Ukrainian national identity of the representatives and the idea of state independence of Ukraine defending have become the decisive factors for the consolidation of this heterogeneous group into the transnational community. In the conditions of DP-camps, under the military administration of the allies, Ukrainian DPs have been able to enjoy political freedom impossible in the Soviet Ukraine. It has been shown in the active processes of political and intellectual life, in the development of national scientific and educational institutions.

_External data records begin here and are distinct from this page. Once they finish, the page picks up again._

### src/hw/sdsr_map.svh
// sdsr_map.svh: offsets, field positions, reset values and codes for the
// signal detect status reporting block.
// assumes: included by bare name from the package and the top module.
`ifndef SDSR_MAP_SVH
`define SDSR_MAP_SVH

// detector layout
`define SDSR_NUM_OUT 6
`define SDSR_CHAN_FIRST 8'h01
`define SDSR_CHAN_LAST 8'h06

// questionable condition bit positions
`define SDSR_QC_INPUT_BIT 9
`define SDSR_QC_OUTPUT_BIT 10

// questionable enable: legal range and the bits that take effect
`define SDSR_QE_MAX 32'h0000_7fff
`define SDSR_QE_NUMERIC_MAX 32'h0000_ffff
`define SDSR_QE_LIVE_BITS 16'h0600
`define SDSR_QE_RESET 16'h0000
`define SDSR_OE_RESET 16'h0000

// error queue
`define SDSR_ERRQ_DEPTH 30

// error codes, 16-bit two's complement
`define SDSR_CODE_BAD_CHAR 16'hff9b
`define SDSR_CODE_SYNTAX 16'hff9a
`define SDSR_CODE_BAD_SEP 16'hff99
`define SDSR_CODE_MISSING_PARAM 16'hff93
`define SDSR_CODE_BAD_HEADER 16'hff8f
`define SDSR_CODE_NUM_OVERFLOW 16'hff85
`define SDSR_CODE_OUT_OF_RANGE 16'hff22
`define SDSR_CODE_QUEUE_OVERFLOW 16'hfea2

// version reply, value arbitrary
`define SDSR_VERSION_DFLT 32'h0000_0001

`endif

### src/hw/sdsr_pkg.sv
// sdsr_pkg: types shared by the status reporting block and its bench.
// assumes: sdsr_map.svh is on the include path.
package sdsr_pkg;
    `include "sdsr_map.svh"

    // decoded commands handed over by the text parser
    typedef enum logic [3:0] {
        SDSR_OP_OUT_DET_Q, SDSR_OP_OPER_COND_Q, SDSR_OP_OPER_EVENT_Q,
        SDSR_OP_OPER_ENAB_SET, SDSR_OP_OPER_ENAB_Q, SDSR_OP_PRESET,
        SDSR_OP_QUES_COND_Q, SDSR_OP_QUES_EVENT_Q, SDSR_OP_QUES_ENAB_SET,
        SDSR_OP_QUES_ENAB_Q, SDSR_OP_ERR_Q, SDSR_OP_VERS_Q,
        SDSR_OP_CLEAR_STATUS
    } sdsr_op_e;

    // error kinds kept in the queue; the code is derived from the kind
    typedef enum logic [3:0] {
        SDSR_ERR_NONE, SDSR_ERR_BAD_CHAR, SDSR_ERR_SYNTAX, SDSR_ERR_BAD_SEP,
        SDSR_ERR_MISSING_PARAM, SDSR_ERR_BAD_HEADER, SDSR_ERR_NUM_OVERFLOW,
        SDSR_ERR_OUT_OF_RANGE, SDSR_ERR_QUEUE_OVERFLOW
    } sdsr_err_e;

    typedef struct packed {
        sdsr_op_e op;
        logic chan_given;
        logic [7:0] chan;
        logic param_given;
        logic [31:0] param;
    } sdsr_cmd_s;

    typedef struct packed {
        logic [31:0] value;
        logic is_error;
        logic [15:0] err_code;
        sdsr_err_e err_kind;
    } sdsr_rsp_s;
endpackage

This short period is also full of events and ambivalent processes of consolidation and conflictization, manifestations of mutual understanding or, vice versa, distrust. In such situation different political groups have tried to develop their strategies of struggle for state and ideological liberation of Ukraine, since new realities put the exile politicians before new challenges they have to confront. At the same time intensive processes of cultural life have taken place, while significant intellectuals among the DPs make efforts for the national consolidation of heterogeneous community and youth upbringing.

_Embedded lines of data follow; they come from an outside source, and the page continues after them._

<file path="src/inc/fetch_pkg.sv">
// constants and types for the instruction fetch front end
package fetch_pkg;
   localparam int PC_W = 12;
   localparam int PROG_WORDS = 4096;
   localparam int PROG_BYTES = 8192;
   localparam int INSTR_W = 16;
   localparam int DADDR_W = 8;
   localparam int DATA_W = 8;
   localparam int DMEM_BYTES = 256;
   localparam int STACK_DEPTH = 8;
   localparam int CORE_CLK_HZ = 1000000;
   localparam int XTAL_CLK_HZ = 32768;
   localparam int STEPS_PER_CYCLE = 4;
   localparam int STEPS_PER_CLK = 2;
   // mclk cycles per step: core clock period over two steps
   localparam int MCLK_HZ = 20000000;
   localparam int STEP_MCLKS = MCLK_HZ / (CORE_CLK_HZ * STEPS_PER_CLK);
   localparam logic [PC_W-1:0] PC_RESET = 12'h000;
   // opcode field: bits 15:12 class, bits 7:0 direct address or immediate
   localparam int OP_HI = 15;
   localparam int OP_LO = 12;
   localparam int FLD_HI = 7;
   localparam int FLD_LO = 0;
   localparam logic [3:0] OP_NOP = 4'h0;
   localparam logic [3:0] OP_MOVLW = 4'h1;
   localparam logic [3:0] OP_MOVWF = 4'h2;
   localparam logic [3:0] OP_MOVFW = 4'h3;
   localparam logic [3:0] OP_CALL = 4'h8;
   localparam logic [3:0] OP_GOTO = 4'h9;
   localparam logic [3:0] OP_RET = 4'hA;
   typedef enum logic [3:0] {
      ST_FETCH = 4'b0001,
      ST_DECODE = 4'b0010,
      ST_EXEC = 4'b0100,
      ST_WBACK = 4'b1000
   } step_t;
endpackage

</file>
<file path="src/hw/return_stack.sv">
// circular return-address stack; full push drops the oldest entry
`timescale 1ns/10ps
module return_stack
   import fetch_pkg::*;
#(
   parameter int DEPTH = STACK_DEPTH,
   parameter int W = PC_W
) (
   input wire logic i_mclk, // clock
   input wire logic i_sys_rst, // sync reset
   input wire logic i_ce, // clock enable
   input wire logic i_push, // push request
   input wire logic i_pop, // pop request
   input wire logic [W-1:0] i_data, // pushed pointer
   output logic [W-1:0] o_top // current top entry
);
   localparam int AW = $clog2(DEPTH);
   initial begin
      if (DEPTH < 2 || (DEPTH & (DEPTH - 1)) != 0) $error("DEPTH must be a power of two >= 2");
   end
   logic [W-1:0] mem_reg [DEPTH];
   logic [AW-1:0] wp_reg, wp_next;
   logic [AW:0] cnt_reg, cnt_next;
   always_comb begin
      wp_next = wp_reg;
      cnt_next = cnt_reg;
      if (i_push) begin
         wp_next = wp_reg + 1'b1;
         // wraps over oldest entry silently
         if (cnt_reg != (AW+1)'(DEPTH)) cnt_next = cnt_reg + 1'b1;
      end else if (i_pop && cnt_reg != '0) begin
         wp_next = wp_reg - 1'b1;
         cnt_next = cnt_reg - 1'b1;
      end
   end
   always_ff @(posedge i_mclk) begin
      if (i_sys_rst) begin
         wp_reg <= '0;
         cnt_reg <= '0;
      end else if (i_ce) begin
         wp_reg <= wp_next;
         cnt_reg <= cnt_next;
         if (i_push) mem_reg[wp_reg] <= i_data;
      end
   end
   assign o_top = mem_reg[wp_reg - 1'b1];
endmodule

</file>
<file path="src/hw/fetch_core.sv">
// instruction fetch, decode and sequencing front end
`timescale 1ns/10ps
module fetch_core
   import fetch_pkg::*;
#(
   parameter int STEP_CLKS = STEP_MCLKS
) (
   input wire logic i_mclk, // 20 MHz clock
   input wire logic i_sys_rst, // sync reset, active high
   input wire logic i_ce, // clock enable
   input wire logic [INSTR_W-1:0] i_prog_data, // program store word
   input wire logic [DATA_W-1:0] i_dmem_rdata, // data memory read data
   output logic [PC_W-1:0] o_prog_addr, // program store address
   output logic o_prog_rd, // program read strobe
   output logic [DADDR_W-1:0] o_dmem_addr, // data memory address
   output logic [DATA_W-1:0] o_dmem_wdata, // data memory write data
   output logic o_dmem_rd, // data memory read strobe
   output logic o_dmem_wr, // data memory write strobe
   output logic [DATA_W-1:0] o_work, // working register
   output logic [INSTR_W-1:0] o_ir, // instruction register
   output logic [3:0] o_step // current step, one-hot
);
   initial begin
      if (STEP_CLKS < 1) $error("STEP_CLKS must be at least 1");
      if (PROG_WORDS != (1 << PC_W) || PROG_BYTES != 2 * PROG_WORDS) $error("pc width mismatch");
      if (DMEM_BYTES != (1 << DADDR_W)) $error("direct address width mismatch");
   end
   localparam int SC_W = $clog2(STEP_CLKS + 1);

   function automatic logic is_xfer(input logic [3:0] op);
      return op == OP_CALL || op == OP_GOTO;
   endfunction

   step_t step_reg, step_next;
   logic [SC_W-1:0] sc_reg, sc_next;
   logic [PC_W-1:0] pc_reg, pc_next;
   logic [INSTR_W-1:0] ir_reg, ir_next;
   logic [DATA_W-1:0] w_reg, w_next;
   logic flush_reg, flush_next;
   logic [PC_W-1:0] tgt_reg, tgt_next;
   logic [PC_W-1:0] paddr_reg, paddr_next;
   logic prd_reg, prd_next;
   logic [DADDR_W-1:0] daddr_reg, daddr_next;
   logic [DATA_W-1:0] dwd_reg, dwd_next;
   logic drd_reg, drd_next, dwr_reg, dwr_next;
   logic push, pop, adv;
   logic [PC_W-1:0] stk_top;
   logic [3:0] op;
   logic [DADDR_W-1:0] fld;

   // split the latched word
   assign op = ir_reg[OP_HI:OP_LO];
   assign fld = ir_reg[FLD_HI:FLD_LO];

   return_stack #(.DEPTH(STACK_DEPTH), .W(PC_W)) u_stack (
      .i_mclk(i_mclk),
      .i_sys_rst(i_sys_rst),
      .i_ce(i_ce),
      .i_push(push),
      .i_pop(pop),
      .i_data(pc_reg),
      .o_top(stk_top)
   );

   // step timer: one step per half core clock
   always_comb begin
      adv = sc_reg == SC_W'(STEP_CLKS - 1);
      sc_next = adv ? '0 : sc_reg + 1'b1;
      step_next = step_reg;
      if (adv) begin
         case (step_reg)
            ST_FETCH: step_next = ST_DECODE;
            ST_DECODE: step_next = ST_EXEC;
            ST_EXEC: step_next = ST_WBACK;
            ST_WBACK: step_next = ST_FETCH;
            default: step_next = ST_FETCH;
         endcase
      end
   end

   always_comb begin
      pc_next = pc_reg;
      ir_next = ir_reg;
      w_next = w_reg;
      flush_next = flush_reg;
      tgt_next = tgt_reg;
      paddr_next = paddr_reg;
      prd_next = 1'b0;
      daddr_next = daddr_reg;
      dwd_next = dwd_reg;
      drd_next = 1'b0;
      dwr_next = 1'b0;
      push = 1'b0;
      pop = 1'b0;
      if (adv) begin
         case (step_reg)
            ST_FETCH: begin
               // present pc and advance; 12-bit wrap spans 4k
               paddr_next = pc_reg;
               prd_next = 1'b1;
               // the dead slot still fetches the next word, so the target lands only now and is never lost
               pc_next = flush_reg ? tgt_reg : pc_reg + 1'b1;
            end
            ST_DECODE: begin
               // a flushed cycle is the second cycle of a transfer
               ir_next = flush_reg ? {OP_NOP, 12'h000} : i_prog_data;
               flush_next = 1'b0;
               if (!flush_reg) begin
                  daddr_next = i_prog_data[FLD_HI:FLD_LO];
                  drd_next = i_prog_data[OP_HI:OP_LO] == OP_MOVFW;
               end
            end
            ST_EXEC: begin
               case (op)
                  OP_CALL: begin
                     push = 1'b1; // pc already points past the call
                     tgt_next = ir_reg[PC_W-1:0];
                  end
                  OP_GOTO: tgt_next = ir_reg[PC_W-1:0];
                  OP_RET: begin
                     pop = 1'b1;
                     tgt_next = stk_top;
                  end
                  default: ;
               endcase
               flush_next = is_xfer(op) || op == OP_RET;
            end
            ST_WBACK: begin
               // immediate to work reg or direct memory access
               case (op)
                  OP_MOVLW: w_next = fld;
                  OP_MOVFW: w_next = i_dmem_rdata;
                  OP_MOVWF: begin
                     daddr_next = fld;
                     dwd_next = w_reg;
                     dwr_next = 1'b1;
                  end
                  default: ;
               endcase
            end
            default: ;
         endcase
      end
   end

   always_ff @(posedge i_mclk) begin
      if (i_sys_rst) begin
         step_reg <= ST_FETCH;
         sc_reg <= '0;
         pc_reg <= PC_RESET;
         ir_reg <= '0;
         w_reg <= '0;
         flush_reg <= 1'b0;
         tgt_reg <= PC_RESET;
         paddr_reg <= PC_RESET;
         prd_reg <= 1'b0;
         daddr_reg <= '0;
         dwd_reg <= '0;
         drd_reg <= 1'b0;
         dwr_reg <= 1'b0;
      end else if (i_ce) begin
         step_reg <= step_next;
         sc_reg <= sc_next;
         pc_reg <= pc_next;
         ir_reg <= ir_next;
         w_reg <= w_next;
         flush_reg <= flush_next;
         tgt_reg <= tgt_next;
         paddr_reg <= paddr_next;
         prd_reg <= prd_next;
         daddr_reg <= daddr_next;
         dwd_reg <= dwd_next;
         drd_reg <= drd_next;
         dwr_reg <= dwr_next;
      end
   end

   assign o_prog_addr = paddr_reg;
   assign o_prog_rd = prd_reg;
   assign o_dmem_addr = daddr_reg;
   assign o_dmem_wdata = dwd_reg;
   assign o_dmem_rd = drd_reg;
   assign o_dmem_wr = dwr_reg;
   assign o_work = w_reg;
   assign o_ir = ir_reg;
   assign o_step = step_reg;
endmodule

</file>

The main peculiarities of the activities and special significance of Ukrainian group of displaced persons as transnational community are analyzed in the article; the importance and place of this period both in the general development of Ukrainian emigration and in the Ukrainian history of the 20th century altogether are defined. It is shown, that the key processes of political and intellectual nature, which have taken place in the milieu of Ukrainian emigration during the second half of the 20th century have their origins in the camp period.
Keywords
Ukrainian emigration, the Third Wave, Displaced Persons (DP), DP Camp, World War II, Western Allies, occupation zones, Germany, Austria.